Top of Records for the task

`src/rtl/reg_scoreboard_if.sv`:
```
// Issue/retire/query bundle between the ID stage and the register write scoreboard.
interface reg_scoreboard_if;
  logic       issue_valid;
  logic [2:0] issue_rd;
  logic       issue_wb_en;
  logic       retire_valid;
  logic [2:0] retire_rd;
  logic       flush;
  logic       drain_req;
  logic [2:0] rs1;
  logic [2:0] rs2;
  logic [7:0] busy;
  logic       stall;
  logic       drain_done;
  logic       err;

  modport master (
    output issue_valid, issue_rd, issue_wb_en, retire_valid, retire_rd,
           flush, drain_req, rs1, rs2,
    input  busy, stall, drain_done, err
  );

  modport slave (
    input  issue_valid, issue_rd, issue_wb_en, retire_valid, retire_rd,
           flush, drain_req, rs1, rs2,
    output busy, stall, drain_done, err
  );
endinterface

```
`src/rtl/reg_scoreboard.sv`:
```
// Per-register pending-write counters for registers 1..7, with RAW stall
// generation and a RUN/DRAIN/DONE sequencer for emptying outstanding writes.
module reg_scoreboard #(
    parameter int unsigned CNT_W = 2
) (
    input logic            clk,
    input logic            rst,
    reg_scoreboard_if.slave sb
);

    typedef enum logic [1:0] {RUN, DRAIN, DONE} state_t;

    localparam logic [CNT_W-1:0] CNT_MAX = '1;

    state_t           state, state_nx;
    logic [CNT_W-1:0] cnt [1:7];
    logic [7:0]       busy;
    logic [7:0]       inc_vec;
    logic [7:0]       dec_vec;
    logic             stall;
    logic             err_q;
    logic             all_zero;

    always_comb begin
        busy = '0;
        for (int unsigned i = 1; i < 8; i++) begin
            busy[i] = (cnt[i] != '0);
        end
    end

    assign all_zero = (busy[7:1] == 7'd0);

    always_comb begin
        stall = ((sb.rs1 != 3'd0) && busy[sb.rs1]) ||
                ((sb.rs2 != 3'd0) && busy[sb.rs2]) ||
                (state == DRAIN);
    end

    // One-hot increment/decrement requests; bit 0 is always masked off.
    always_comb begin
        inc_vec = '0;
        dec_vec = '0;
        if (sb.issue_valid && sb.issue_wb_en && (sb.issue_rd != 3'd0) && !stall)
            inc_vec = 8'b1 << sb.issue_rd;
        if (sb.retire_valid && (sb.retire_rd != 3'd0))
            dec_vec = 8'b1 << sb.retire_rd;
    end

    always_ff @(posedge clk or posedge rst) begin
        if (rst) begin
            for (int unsigned i = 1; i < 8; i++) cnt[i] <= '0;
            err_q <= 1'b0;
        end else if (sb.flush) begin
            for (int unsigned i = 1; i < 8; i++) cnt[i] <= '0;
        end else begin
            for (int unsigned i = 1; i < 8; i++) begin
                if (inc_vec[i] && !dec_vec[i]) begin
                    if (cnt[i] == CNT_MAX) err_q   <= 1'b1;
                    else                   cnt[i] <= cnt[i] + CNT_W'(1);
                end else if (dec_vec[i] && !inc_vec[i]) begin
                    if (cnt[i] == '0) err_q   <= 1'b1;
                    else              cnt[i] <= cnt[i] - CNT_W'(1);
                end
            end
        end
    end

    always_ff @(posedge clk or posedge rst) begin
        if (rst) state <= RUN;
        else     state <= state_nx;
    end

    always_comb begin
        state_nx = state;
        case (state)
            RUN:     if (sb.drain_req) state_nx = DRAIN;
            DRAIN:   if (all_zero || sb.flush) state_nx = DONE;
            DONE:    state_nx = RUN;
            default: state_nx = RUN;
        endcase
    end

    assign sb.busy       = busy;
    assign sb.stall      = stall;
    assign sb.drain_done = (state == DONE);
    assign sb.err        = err_q;

endmodule
```
`src/flat_wrapper.sv`:
```
// flat-port wrapper written by rule: the top's interface ports become plain ports
module reg_scoreboard_flat 
#(
    parameter int unsigned CNT_W = 2
)
  (clk, rst, sb_issue_valid, sb_issue_rd, sb_issue_wb_en, sb_retire_valid, sb_retire_rd, sb_flush, sb_drain_req, sb_rs1, sb_rs2, sb_busy, sb_stall, sb_drain_done, sb_err);
  reg_scoreboard_if sb_i ();
  input logic clk;
  input logic rst;
  input wire logic [$bits(sb_i.issue_valid)-1:0] sb_issue_valid;
  input wire logic [$bits(sb_i.issue_rd)-1:0] sb_issue_rd;
  input wire logic [$bits(sb_i.issue_wb_en)-1:0] sb_issue_wb_en;
  input wire logic [$bits(sb_i.retire_valid)-1:0] sb_retire_valid;
  input wire logic [$bits(sb_i.retire_rd)-1:0] sb_retire_rd;
  input wire logic [$bits(sb_i.flush)-1:0] sb_flush;
  input wire logic [$bits(sb_i.drain_req)-1:0] sb_drain_req;
  input wire logic [$bits(sb_i.rs1)-1:0] sb_rs1;
  input wire logic [$bits(sb_i.rs2)-1:0] sb_rs2;
  output wire logic [$bits(sb_i.busy)-1:0] sb_busy;
  output wire logic [$bits(sb_i.stall)-1:0] sb_stall;
  output wire logic [$bits(sb_i.drain_done)-1:0] sb_drain_done;
  output wire logic [$bits(sb_i.err)-1:0] sb_err;
  assign sb_i.issue_valid = sb_issue_valid;
  assign sb_i.issue_rd = sb_issue_rd;
  assign sb_i.issue_wb_en = sb_issue_wb_en;
  assign sb_i.retire_valid = sb_retire_valid;
  assign sb_i.retire_rd = sb_retire_rd;
  assign sb_i.flush = sb_flush;
  assign sb_i.drain_req = sb_drain_req;
  assign sb_i.rs1 = sb_rs1;
  assign sb_i.rs2 = sb_rs2;
  assign sb_busy = sb_i.busy;
  assign sb_stall = sb_i.stall;
  assign sb_drain_done = sb_i.drain_done;
  assign sb_err = sb_i.err;
  reg_scoreboard #(.CNT_W(CNT_W)) u_core (.clk(clk), .rst(rst), .sb(sb_i));
endmodule
```
`config.mk`:
```
export PLATFORM = sky130hd
export DESIGN_NAME = reg_scoreboard_flat
export DESIGN_NICKNAME = d
export VERILOG_FILES = /design/src/rtl/reg_scoreboard_if.sv /design/src/rtl/reg_scoreboard.sv /design/src/flat_wrapper.sv
export SDC_FILE = /design/constraint.sdc
export NUM_CORES = 1
export LEC_CHECK = 0
export ABC_AREA = 1
export BUFFER_PORTS_ARGS = -buffer_cell sky130_fd_sc_hd__buf_2
export CAP_MARGIN = 30
export CORE_MARGIN = 8
export CORE_UTILIZATION = 60
export CTS_CLUSTER_SIZE = 8
export DETAILED_ROUTE_END_ITERATION = 10
export MAX_ROUTING_LAYER = met4
export PLACE_DENSITY = 0.85
export SYNTH_ARGS = -nofsm -noshare
export SYNTH_HDL_FRONTEND = slang
export SYNTH_SLANG_ARGS = --single-unit
export TNS_END_PERCENT = 20
```
`constraint.sdc`:
```
create_clock -name clk -period 4.6 [get_ports clk]
set_input_delay 0.46 -clock clk [delete_from_list [all_inputs] [get_ports clk]]
set_output_delay 0.46 -clock clk [all_outputs]
set_load 0.02 [all_outputs]
```
Yosys cells after proc, flatten, opt, wreduce, memory -nomap -nowiden --
Cells that the tools add are included. Widths: inputs -> output; s select.
Word-level totals: output and inout port bits 11, bits in registers 17, memories kept 0, input bits 19, RAM bits 0, memory bits (read-only) 0, latch bits 0, word-level logic and storage cells 192
Operators by class: shift-type cells 2, div/mod/pow operators 0, bitwise logic cells 0, reduce and logical (&&, ||, !) cells 73, muxes and demuxes 67, equal/unequal tests 25, $lt $le $gt $ge 2, add/subtract/negate cells 14, multiply operators 0
Operator list (count):
- $mux 2 | 30
- $reduce_bool 3->1 | 11
- $mux 1 | 31
- $ne 3x2->1 const B | 7
- $ne 3x3->1 const B | 7
- $reduce_and 3->1 | 7
- $logic_and 1x1->1 | 20
- $eq 2x2->1 const B | 8
- $logic_not 2->1 | 8
- $mux 8 | 2
- $shl 1x3->8 const A | 2
- $logic_not 1->1 | 15
- $add 2x1->2 const B | 7
- $mux 14 | 1
- $reduce_bool 2->1 | 7
- $sub 2x1->2 const B | 7
- $lt 3x4->1 const B | 2
- $logic_not 7->1 | 1
- $bmux 1 s3 | 2
- $ne 2x2->1 const B | 2
- $pmux 2 s2 | 1
- $logic_or 1x1->1 | 3
- $eq 2x1->1 const B | 1
- $reduce_and 2->1 | 1

Depth between registers and ports, before layout --
depth after elaboration 32, gate-level depth with buffers 18, depth with buffers taken out 18

Least setup slack after synthesis --
Ideal clock, no wire load.
path type flip-flop to flip-flop, from register u_core.cnt[2] (netlist name), to register u_core.err_q (netlist: u_core.sb.err), data arrival time 1768 ps, data required time 4482 ps, period minus slack after synthesis 1886 ps, slack 2714 ps, cell stages (with the launch flop) 17, setup time 118 ps, path buffers 0, path through dfrtp_1 inv_1 nand2_1 nand2_1 nand3_1 nand2_1 nand3_2 nor2_4 nand2_4 inv_2 nand4_1 nand2_1 nand2_1 nor2_1 nand2_1 nand2_1 nand2_1
Between the ends: cells in the longest elaborated chain, start to end 32, elaborated cells on any way between the ends 62
RTL lines:
- start, declared | RTL line reg_scoreboard.sv:16 | logic [CNT_W-1:0] cnt [1:7];
- start signal, assigned by index | RTL line reg_scoreboard.sv:59 | else cnt[i] <= cnt[i] + CNT_W'(1);
- start signal, assigned by index | RTL line reg_scoreboard.sv:62 | else cnt[i] <= cnt[i] - CNT_W'(1);
- $reduce_bool 2->1 (*) | RTL line reg_scoreboard.sv:27 | busy[i] = (cnt[i] != '0);
- named net sb_busy[6] | RTL line flat_wrapper.sv:19 | output wire logic [$bits(sb_i.busy)-1:0] sb_busy;
- $bmux 1 s3, on equally long branches | RTL line reg_scoreboard.sv:34, reg_scoreboard.sv:35
- $mux 1, on equally long branches | RTL line reg_scoreboard.sv:34, reg_scoreboard.sv:35
- $logic_and 1x1->1, on equally long branches | RTL line reg_scoreboard.sv:34, reg_scoreboard.sv:35
- $logic_or 1x1->1 (*) | RTL line reg_scoreboard.sv:34 | stall = ((sb.rs1 != 3'd0) && busy[sb.rs1]) ||
- $logic_or 1x1->1 (*) | RTL line reg_scoreboard.sv:35 | ((sb.rs2 != 3'd0) && busy[sb.rs2]) ||
- $logic_not 1->1 (*) | RTL line reg_scoreboard.sv:43 | if (sb.issue_valid && sb.issue_wb_en && (sb.issue_rd != 3'd0) && !stall)
- (+17 left out)
- $mux 1 | RTL line reg_scoreboard.sv:60 | end else if (dec_vec[i] && !inc_vec[i]) begin
- $mux 1 | RTL line reg_scoreboard.sv:57 | if (inc_vec[i] && !dec_vec[i]) begin
- $mux 1 | RTL line reg_scoreboard.sv:61 | if (cnt[i] == '0) err_q <= 1'b1;
- $mux 1 | RTL line reg_scoreboard.sv:60
- $mux 1 | RTL line reg_scoreboard.sv:57
- $mux 1 | RTL line reg_scoreboard.sv:61
- $mux 1 | RTL line reg_scoreboard.sv:60
- $mux 1 (*) | RTL line reg_scoreboard.sv:57
- end signal, assigned | RTL line reg_scoreboard.sv:52 | err_q <= 1'b0;
- end signal, assigned | RTL line reg_scoreboard.sv:58 | if (cnt[i] == CNT_MAX) err_q <= 1'b1;
- end signal, assigned | RTL line reg_scoreboard.sv:61
- end, declared | RTL line reg_scoreboard.sv:21 | logic err_q;
Mark *: on every way through the listed nets, which the timed path passes. The rest lies on a longest branch. The select of a mux whose other input is x is not followed. A chain may end at the register's enable or synchronous reset.

Worst setup path after layout --
from register u_core.cnt[0] (netlist name), to output sb_stall
Between the ends: cells in the longest elaborated chain, start to end 6, elaborated cells on any way between the ends 9
RTL lines:
- $reduce_bool 2->1 (*) | RTL line reg_scoreboard.sv:27
- $bmux 1 s3, on equally long branches | RTL line reg_scoreboard.sv:34, reg_scoreboard.sv:35
- $mux 1, on equally long branches | RTL line reg_scoreboard.sv:34, reg_scoreboard.sv:35
- $logic_and 1x1->1, on equally long branches | RTL line reg_scoreboard.sv:34, reg_scoreboard.sv:35
- $logic_or 1x1->1 (*) | RTL line reg_scoreboard.sv:34
- $logic_or 1x1->1 (*) | RTL line reg_scoreboard.sv:35
- end, declared | RTL line flat_wrapper.sv:20 | output wire logic [$bits(sb_i.stall)-1:0] sb_stall;
Mark *: on every way between the ends. The rest lies on a longest branch, timed or not. The select of a mux whose other input is x is not followed.

==> Implementation_results.wiki <==
{| class="wikitable"
! Metric !! Value
|-
| DRT iter0 DRCs || 133
|-
| Ratio of cells with drive above 1 in the final layout || 17.29%
|-
| Unique masters post-synth || 30
|-
| Post_cts resized || 0
|-
| Via-to-Cell Ratio || 5.265
|-
| Maximum number of pins on one net before global-route repair || 18
|-
| Final number of hold-violating endpoints || 0
|-
| Clock-pin slew on the worst setup and hold paths || 0.10 ns
|-
| Latest clock arrival within the worst-skew pair || 0.30 ns
|-
| GRT Total Usage || 18.54%
|-
| Synth Net Count || 284
|-
| Floorplan core area || 2500 um2
|-
| Async S/R FF share, synth || 100.0%
|-
| Status || completed
|-
| Cells along the critical path || nor2_2, inv_2, nand2_2, nand3_1, nand2_1, nand3_2, nor2_4, inv_1, buf_2
|-
| Antenna violations before repair || 0
|-
| Unrepaired setup endpoints after global routing || no
|-
| Transition time at the pin with the least slew margin || 0.6743 ns
|-
| Gate family responsible for the most delay along the worst path || simple AND/OR/NAND/NOR gates
|-
| Slowest stage cell, crit path || sky130_fd_sc_hd__dfrtp_1
|-
| Count of flip-flops with a built-in enable after synthesis || 0
|-
| Estimated wirelength of the detail-placed design || 3033 um
|-
| Count of max-cap constraint violations || 0
|-
| Most used flip-flop cell after synthesis || sky130_fd_sc_hd__dfrtp_1
|-
| Number of sinks driven by the clock tree || 17
|-
| Cell type contributing the most total cell area after synthesis || sky130_fd_sc_hd__dfrtp_1
|-
| Yosys Warn Count || 0
|-
| XOR/XNOR Fraction of Synth Area || 2.212%
|-
| FP Rows || 18
|-
| Critical Setup Path Class || reg -> out
|-
| Worst path bufs/invs || 3
|-
| Largest fanout on the critical path || 9
|-
| Share of synthesized cell area in and, or, nand and nor gates || 48.66%
|-
| Placed cell area || 1747 um2
|-
| Syn avg cell area || 5.977 um2
|-
| Total CTS buffers || 3
|-
| Horizontal die dimension || 67.38 um
|-
| First-pass detailed-route iteration total || 4
|-
| Post-synthesis to final-layout area growth || 11.93%
|-
| Total Nets Final || 315
|-
| Nature of the critical path startpoint || register
|-
| Largest vdd supply drop || 365.6 uV
|-
| Initial core utilization || 63.36%
|-
| RePlAce Congestion || 0.8796
|-
| Main area contributors after synthesis || sky130_fd_sc_hd__dfrtp_1 (27%), sky130_fd_sc_hd__nand2_1 (16%), sky130_fd_sc_hd__nor2_1 (11%)
|-
| Part of the cycle the worst path needs || 50.82%
|-
| Number of buffers added on ports || 28
|-
| Main combinational cell family by area after synthesis || simple AND/OR/NAND/NOR gates
|-
| Number of inserted diodes || 0
|-
| Post-Syn Area || 1584 um2
|-
| Drt drc || 0
|-
| Endpoint required time on the critical path || 4.14 ns
|-
| Slew margin rel. || 55.00%
|-
| Area share of the largest cell type after synthesis || 26.86%
|-
| TritonCTS clock tree || built
|-
| Most frequent cells after synthesis || sky130_fd_sc_hd__nand2_1 (68), sky130_fd_sc_hd__nor2_1 (45), sky130_fd_sc_hd__inv_1 (40)
|-
| Via count || 1,711
|-
| Die span in y || 67.38 um
|-
| Post-CTS Setup Bufs || 0
|-
| LEAKAGE || 0.0009409 uW
|-
| Minimum setup slack among reg-to-reg paths || 2.42 ns
|-
| Class of the worst hold path || in -> async
|-
| Final setup TNS || 0 ns
|-
| Remaining global-route overflow || 0
|-
| Mux share of post-synthesis cell area || 0%
|-
| Global-route wire length before repair || 6472 um
|-
| Sequential element share of the synthesized area || 26.86%
|-
| Type of element capturing the critical path || primary output
|-
| Final Instance Area || 1773 um2
|-
| Remaining antenna violation count after routing || 0
|-
| Slew Limit Fails || 0
|-
| Die Area || 4540 um2
|-
| Critical path data arrival time || 1.88 ns
|-
| H-tree depth || 1
|-
| Fin Clk Skew || 0.002501 ns
|-
| Maximum clock insertion buffer count || 2
|-
| Routed length per placed instance || 11.83 um
|-
| Buffer cell driving the clock tree root || sky130_fd_sc_hd__clkbuf_4
|-
| Adder and majority cell fraction of the synthesized area || 0%
|-
| Total power density per cell area || 296.5 nW/um2
|-
| Register bit total from synthesis || 17
|-
| Maximum clock rate || 427.8 MHz
|-
| Sum of routed wire length over all layers || 3845 um
|-
| Number of buffers added to fix hold violations after cts || 0
|-
| Via count of the first global-routing pass || 1,562
|-
| Delay of the slowest cell on the worst path || 0.43 ns
|-
| Post-layout min period || 2.338 ns
|-
| Number of failing setup endpoints in the final timing report || 0
|-
| Count leader, synth || sky130_fd_sc_hd__nand2_1
|-
| Number of top-level pins || 30
|-
| Count of mapped cells out of synthesis || 265
|-
| Compound-cell area share of the yosys netlist || 10.58%
|}
## metrics by stage
stage | std cells | total power [uW] | hold slack, ns | utilization, % | setup slack, ns
after floorplan | 265 | 377.7 | 0.3861 | - | 2.714
after global placement | 321 | 439.9 | 0.4927 | 69.87 | 2.492
after detailed placement | 321 | 442.8 | 0.4900 | 69.87 | 2.448
after CTS | 325 | 526.7 | 0.2732 | 70.92 | 2.272
after global routing | 325 | 566.0 | 0.3143 | 70.92 | 2.135
final | 325 | 525.7 | 0.2407 | 70.92 | 2.262
## cell usage in the layout (no fill, tap or decap), types with 2 or more instances in the layout
cell                       count
sky130_fd_sc_hd__nand3_1      27
sky130_fd_sc_hd__inv_1        40
sky130_fd_sc_hd__nand4_1      11
sky130_fd_sc_hd__nor2_4        4
sky130_fd_sc_hd__nand2_2       3
sky130_fd_sc_hd__a21oi_1       9
sky130_fd_sc_hd__buf_2        28
sky130_fd_sc_hd__o21ai_0       7
sky130_fd_sc_hd__xnor2_1       3
sky130_fd_sc_hd__o21a_1        2
sky130_fd_sc_hd__inv_2         2
sky130_fd_sc_hd__clkbuf_4      3
sky130_fd_sc_hd__nand2_1      68
sky130_fd_sc_hd__nor2_1       45
sky130_fd_sc_hd__nor2_2        5
sky130_fd_sc_hd__dfrtp_1      17
sky130_fd_sc_hd__nor3_1        4
sky130_fd_sc_hd__o21ai_1       3
## layout make-up
type | count | area [um2]
inverter | 44 | 166.4
fill | 232 | 726.9
sequential | 17 | 425.4
multi-input combinational | 202 | 977.2
clock buffer | 4 | 26.28
timing repair buffer | 28 | 140.1
tap | 30 | 37.54
## path summary, 6_finish.rpt
kind                                           startpoint                           to  cells after the start
worst max-delay path            u_core.cnt[0]$_DFFE_PP0P_                     sb_stall                      9
worst min-delay path                                  rst    u_core.cnt[7]$_DFFE_PP0P_                      2
worst max register to register  u_core.cnt[0]$_DFFE_PP0P_    u_core.sb.err$_DFFE_PP0N_                     16
worst min register to register  u_core.sb.err$_DFFE_PP0N_    u_core.sb.err$_DFFE_PP0N_                      2
max in group asynchronous                             rst  u_core.state[0]$_DFFE_PP0P_                      2
min in group clk                             sb_drain_req  u_core.state[0]$_DFFE_PP0P_                      2
## layer usage
layer  up-vias  share of wire, %  GRT usage (%)
met5         -                 0              -
met4         0               1.6          7.572
met3         7               7.3          2.649
met2        49                47          30.35
met1       747                44          22.35
li1        908                 -              -
## cells by family after synthesis
logic type | after synthesis
other | 1
AOI/OAI and AO/OA | 27
DFF | 17
xor gates and xnor gates | 4
and+or+nand+nor | 170
buffers and inverters | 46
## flip-flops by register name (all words and copies together), names as in the netlist
register and count:
u_core.cnt 14, u_core.sb.err 1, u_core.state 2
## power breakdown
group,total [uW],switching (uW),leakage [uW],internal [uW]
sequential,195,19.4,0.000217,176
clock,84.2,50.4,0.0000150,33.8
combinational,246,167,0.000709,79.4
(Power assumes the default switching activity.)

Bottom of Records for the task

Activity:
If a line of the data contains "flops", it counts; report the number of such lines and nothing else.

Written answer:
2